BEGIN Supplied data
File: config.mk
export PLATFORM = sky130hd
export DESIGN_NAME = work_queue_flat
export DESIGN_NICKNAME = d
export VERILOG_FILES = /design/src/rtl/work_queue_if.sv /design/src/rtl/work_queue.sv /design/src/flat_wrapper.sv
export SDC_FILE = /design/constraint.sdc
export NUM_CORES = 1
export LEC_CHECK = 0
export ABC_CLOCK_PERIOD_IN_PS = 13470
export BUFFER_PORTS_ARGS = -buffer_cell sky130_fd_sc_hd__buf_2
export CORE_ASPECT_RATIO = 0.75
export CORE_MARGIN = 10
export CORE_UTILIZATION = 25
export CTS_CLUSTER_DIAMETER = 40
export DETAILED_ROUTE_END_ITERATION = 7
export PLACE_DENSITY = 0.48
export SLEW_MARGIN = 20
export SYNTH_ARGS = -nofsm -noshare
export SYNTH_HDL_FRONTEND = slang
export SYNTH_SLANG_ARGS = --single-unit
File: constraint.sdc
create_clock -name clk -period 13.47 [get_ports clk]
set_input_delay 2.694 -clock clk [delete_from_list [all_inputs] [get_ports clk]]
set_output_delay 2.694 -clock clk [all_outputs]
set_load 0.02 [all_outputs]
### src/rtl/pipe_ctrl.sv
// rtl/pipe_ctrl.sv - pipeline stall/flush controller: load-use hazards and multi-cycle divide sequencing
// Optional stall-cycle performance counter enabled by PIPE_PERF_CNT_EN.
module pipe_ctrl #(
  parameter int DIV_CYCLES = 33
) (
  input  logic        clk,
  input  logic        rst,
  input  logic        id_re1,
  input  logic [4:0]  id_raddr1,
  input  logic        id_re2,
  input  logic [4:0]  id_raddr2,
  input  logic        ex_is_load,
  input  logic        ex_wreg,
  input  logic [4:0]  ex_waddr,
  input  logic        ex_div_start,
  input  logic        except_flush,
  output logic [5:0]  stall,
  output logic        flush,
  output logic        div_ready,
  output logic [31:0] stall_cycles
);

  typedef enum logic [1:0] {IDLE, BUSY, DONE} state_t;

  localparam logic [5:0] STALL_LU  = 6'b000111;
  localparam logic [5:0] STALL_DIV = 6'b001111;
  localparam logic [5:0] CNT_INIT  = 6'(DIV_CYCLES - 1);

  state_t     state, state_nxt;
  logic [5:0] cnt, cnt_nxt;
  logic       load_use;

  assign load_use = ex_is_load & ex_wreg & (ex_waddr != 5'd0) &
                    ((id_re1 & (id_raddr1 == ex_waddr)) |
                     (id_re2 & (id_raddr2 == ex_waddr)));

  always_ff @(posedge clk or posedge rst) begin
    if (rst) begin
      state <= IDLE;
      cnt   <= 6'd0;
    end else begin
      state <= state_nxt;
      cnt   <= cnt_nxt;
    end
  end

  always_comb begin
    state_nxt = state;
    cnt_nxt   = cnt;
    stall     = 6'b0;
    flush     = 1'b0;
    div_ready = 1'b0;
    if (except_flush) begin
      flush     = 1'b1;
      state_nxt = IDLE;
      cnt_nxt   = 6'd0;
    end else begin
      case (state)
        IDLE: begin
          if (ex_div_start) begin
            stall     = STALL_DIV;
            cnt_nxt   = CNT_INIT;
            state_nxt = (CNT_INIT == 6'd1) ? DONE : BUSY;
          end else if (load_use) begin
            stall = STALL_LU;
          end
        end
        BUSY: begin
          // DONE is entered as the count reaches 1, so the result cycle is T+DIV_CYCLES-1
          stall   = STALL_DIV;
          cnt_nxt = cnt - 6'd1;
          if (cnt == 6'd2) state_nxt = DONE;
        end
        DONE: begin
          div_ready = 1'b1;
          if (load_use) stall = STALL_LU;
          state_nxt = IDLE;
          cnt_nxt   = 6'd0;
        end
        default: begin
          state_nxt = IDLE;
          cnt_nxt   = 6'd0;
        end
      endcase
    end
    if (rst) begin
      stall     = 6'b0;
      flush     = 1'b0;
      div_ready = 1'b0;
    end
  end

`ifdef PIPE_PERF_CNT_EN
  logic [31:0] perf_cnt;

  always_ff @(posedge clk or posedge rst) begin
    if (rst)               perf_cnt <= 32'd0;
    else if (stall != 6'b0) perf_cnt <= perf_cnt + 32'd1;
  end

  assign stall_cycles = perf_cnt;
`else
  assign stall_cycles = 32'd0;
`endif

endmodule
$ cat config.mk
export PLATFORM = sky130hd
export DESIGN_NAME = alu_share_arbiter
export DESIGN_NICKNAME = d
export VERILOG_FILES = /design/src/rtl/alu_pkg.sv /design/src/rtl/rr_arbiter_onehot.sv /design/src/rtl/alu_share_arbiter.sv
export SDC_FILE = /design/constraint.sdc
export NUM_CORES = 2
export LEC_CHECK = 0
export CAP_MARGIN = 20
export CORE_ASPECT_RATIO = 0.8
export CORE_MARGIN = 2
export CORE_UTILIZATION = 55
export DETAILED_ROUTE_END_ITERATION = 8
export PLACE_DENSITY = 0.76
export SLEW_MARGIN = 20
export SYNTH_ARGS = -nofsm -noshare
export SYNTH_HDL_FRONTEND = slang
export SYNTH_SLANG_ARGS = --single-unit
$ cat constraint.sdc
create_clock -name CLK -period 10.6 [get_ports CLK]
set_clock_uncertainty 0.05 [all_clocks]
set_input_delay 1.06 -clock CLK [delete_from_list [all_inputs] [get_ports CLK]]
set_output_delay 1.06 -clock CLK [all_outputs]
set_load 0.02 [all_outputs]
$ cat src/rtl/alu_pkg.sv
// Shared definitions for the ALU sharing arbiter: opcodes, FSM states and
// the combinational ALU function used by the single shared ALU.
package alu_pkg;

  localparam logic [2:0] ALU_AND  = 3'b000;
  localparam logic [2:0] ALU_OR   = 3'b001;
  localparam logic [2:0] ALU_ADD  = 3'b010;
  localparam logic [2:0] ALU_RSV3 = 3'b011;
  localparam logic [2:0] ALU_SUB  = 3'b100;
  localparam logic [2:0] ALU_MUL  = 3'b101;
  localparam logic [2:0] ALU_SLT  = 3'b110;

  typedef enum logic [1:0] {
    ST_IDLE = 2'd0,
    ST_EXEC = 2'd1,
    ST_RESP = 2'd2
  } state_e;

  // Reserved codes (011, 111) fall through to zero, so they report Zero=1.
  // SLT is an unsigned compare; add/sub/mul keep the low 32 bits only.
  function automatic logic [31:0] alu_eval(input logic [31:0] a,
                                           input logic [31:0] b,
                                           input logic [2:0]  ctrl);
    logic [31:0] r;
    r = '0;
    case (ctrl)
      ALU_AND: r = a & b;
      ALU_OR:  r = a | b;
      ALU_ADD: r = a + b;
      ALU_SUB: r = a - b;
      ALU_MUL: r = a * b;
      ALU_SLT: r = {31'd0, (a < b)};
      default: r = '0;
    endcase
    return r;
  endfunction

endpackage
END Supplied data
_Required work_
Can you give every line above again, exactly as written?

_Task answer_
File: config.mk
export PLATFORM = sky130hd
export DESIGN_NAME = work_queue_flat
export DESIGN_NICKNAME = d
export VERILOG_FILES = /design/src/rtl/work_queue_if.sv /design/src/rtl/work_queue.sv /design/src/flat_wrapper.sv
export SDC_FILE = /design/constraint.sdc
export NUM_CORES = 1
export LEC_CHECK = 0
export ABC_CLOCK_PERIOD_IN_PS = 13470
export BUFFER_PORTS_ARGS = -buffer_cell sky130_fd_sc_hd__buf_2
export CORE_ASPECT_RATIO = 0.75
export CORE_MARGIN = 10
export CORE_UTILIZATION = 25
export CTS_CLUSTER_DIAMETER = 40
export DETAILED_ROUTE_END_ITERATION = 7
export PLACE_DENSITY = 0.48
export SLEW_MARGIN = 20
export SYNTH_ARGS = -nofsm -noshare
export SYNTH_HDL_FRONTEND = slang
export SYNTH_SLANG_ARGS = --single-unit
File: constraint.sdc
create_clock -name clk -period 13.47 [get_ports clk]
set_input_delay 2.694 -clock clk [delete_from_list [all_inputs] [get_ports clk]]
set_output_delay 2.694 -clock clk [all_outputs]
set_load 0.02 [all_outputs]
### src/rtl/pipe_ctrl.sv
// rtl/pipe_ctrl.sv - pipeline stall/flush controller: load-use hazards and multi-cycle divide sequencing
// Optional stall-cycle performance counter enabled by PIPE_PERF_CNT_EN.
module pipe_ctrl #(
  parameter int DIV_CYCLES = 33
) (
  input  logic        clk,
  input  logic        rst,
  input  logic        id_re1,
  input  logic [4:0]  id_raddr1,
  input  logic        id_re2,
  input  logic [4:0]  id_raddr2,
  input  logic        ex_is_load,
  input  logic        ex_wreg,
  input  logic [4:0]  ex_waddr,
  input  logic        ex_div_start,
  input  logic        except_flush,
  output logic [5:0]  stall,
  output logic        flush,
  output logic        div_ready,
  output logic [31:0] stall_cycles
);

  typedef enum logic [1:0] {IDLE, BUSY, DONE} state_t;

  localparam logic [5:0] STALL_LU  = 6'b000111;
  localparam logic [5:0] STALL_DIV = 6'b001111;
  localparam logic [5:0] CNT_INIT  = 6'(DIV_CYCLES - 1);

  state_t     state, state_nxt;
  logic [5:0] cnt, cnt_nxt;
  logic       load_use;

  assign load_use = ex_is_load & ex_wreg & (ex_waddr != 5'd0) &
                    ((id_re1 & (id_raddr1 == ex_waddr)) |
                     (id_re2 & (id_raddr2 == ex_waddr)));

  always_ff @(posedge clk or posedge rst) begin
    if (rst) begin
      state <= IDLE;
      cnt   <= 6'd0;
    end else begin
      state <= state_nxt;
      cnt   <= cnt_nxt;
    end
  end

  always_comb begin
    state_nxt = state;
    cnt_nxt   = cnt;
    stall     = 6'b0;
    flush     = 1'b0;
    div_ready = 1'b0;
    if (except_flush) begin
      flush     = 1'b1;
      state_nxt = IDLE;
      cnt_nxt   = 6'd0;
    end else begin
      case (state)
        IDLE: begin
          if (ex_div_start) begin
            stall     = STALL_DIV;
            cnt_nxt   = CNT_INIT;
            state_nxt = (CNT_INIT == 6'd1) ? DONE : BUSY;
          end else if (load_use) begin
            stall = STALL_LU;
          end
        end
        BUSY: begin
          // DONE is entered as the count reaches 1, so the result cycle is T+DIV_CYCLES-1
          stall   = STALL_DIV;
          cnt_nxt = cnt - 6'd1;
          if (cnt == 6'd2) state_nxt = DONE;
        end
        DONE: begin
          div_ready = 1'b1;
          if (load_use) stall = STALL_LU;
          state_nxt = IDLE;
          cnt_nxt   = 6'd0;
        end
        default: begin
          state_nxt = IDLE;
          cnt_nxt   = 6'd0;
        end
      endcase
    end
    if (rst) begin
      stall     = 6'b0;
      flush     = 1'b0;
      div_ready = 1'b0;
    end
  end

`ifdef PIPE_PERF_CNT_EN
  logic [31:0] perf_cnt;

  always_ff @(posedge clk or posedge rst) begin
    if (rst)               perf_cnt <= 32'd0;
    else if (stall != 6'b0) perf_cnt <= perf_cnt + 32'd1;
  end

  assign stall_cycles = perf_cnt;
`else
  assign stall_cycles = 32'd0;
`endif

endmodule
$ cat config.mk
export PLATFORM = sky130hd
export DESIGN_NAME = alu_share_arbiter
export DESIGN_NICKNAME = d
export VERILOG_FILES = /design/src/rtl/alu_pkg.sv /design/src/rtl/rr_arbiter_onehot.sv /design/src/rtl/alu_share_arbiter.sv
export SDC_FILE = /design/constraint.sdc
export NUM_CORES = 2
export LEC_CHECK = 0
export CAP_MARGIN = 20
export CORE_ASPECT_RATIO = 0.8
export CORE_MARGIN = 2
export CORE_UTILIZATION = 55
export DETAILED_ROUTE_END_ITERATION = 8
export PLACE_DENSITY = 0.76
export SLEW_MARGIN = 20
export SYNTH_ARGS = -nofsm -noshare
export SYNTH_HDL_FRONTEND = slang
export SYNTH_SLANG_ARGS = --single-unit
$ cat constraint.sdc
create_clock -name CLK -period 10.6 [get_ports CLK]
set_clock_uncertainty 0.05 [all_clocks]
set_input_delay 1.06 -clock CLK [delete_from_list [all_inputs] [get_ports CLK]]
set_output_delay 1.06 -clock CLK [all_outputs]
set_load 0.02 [all_outputs]
$ cat src/rtl/alu_pkg.sv
// Shared definitions for the ALU sharing arbiter: opcodes, FSM states and
// the combinational ALU function used by the single shared ALU.
package alu_pkg;

  localparam logic [2:0] ALU_AND  = 3'b000;
  localparam logic [2:0] ALU_OR   = 3'b001;
  localparam logic [2:0] ALU_ADD  = 3'b010;
  localparam logic [2:0] ALU_RSV3 = 3'b011;
  localparam logic [2:0] ALU_SUB  = 3'b100;
  localparam logic [2:0] ALU_MUL  = 3'b101;
  localparam logic [2:0] ALU_SLT  = 3'b110;

  typedef enum logic [1:0] {
    ST_IDLE = 2'd0,
    ST_EXEC = 2'd1,
    ST_RESP = 2'd2
  } state_e;

  // Reserved codes (011, 111) fall through to zero, so they report Zero=1.
  // SLT is an unsigned compare; add/sub/mul keep the low 32 bits only.
  function automatic logic [31:0] alu_eval(input logic [31:0] a,
                                           input logic [31:0] b,
                                           input logic [2:0]  ctrl);
    logic [31:0] r;
    r = '0;
    case (ctrl)
      ALU_AND: r = a & b;
      ALU_OR:  r = a | b;
      ALU_ADD: r = a + b;
      ALU_SUB: r = a - b;
      ALU_MUL: r = a * b;
      ALU_SLT: r = {31'd0, (a < b)};
      default: r = '0;
    endcase
    return r;
  endfunction

endpackage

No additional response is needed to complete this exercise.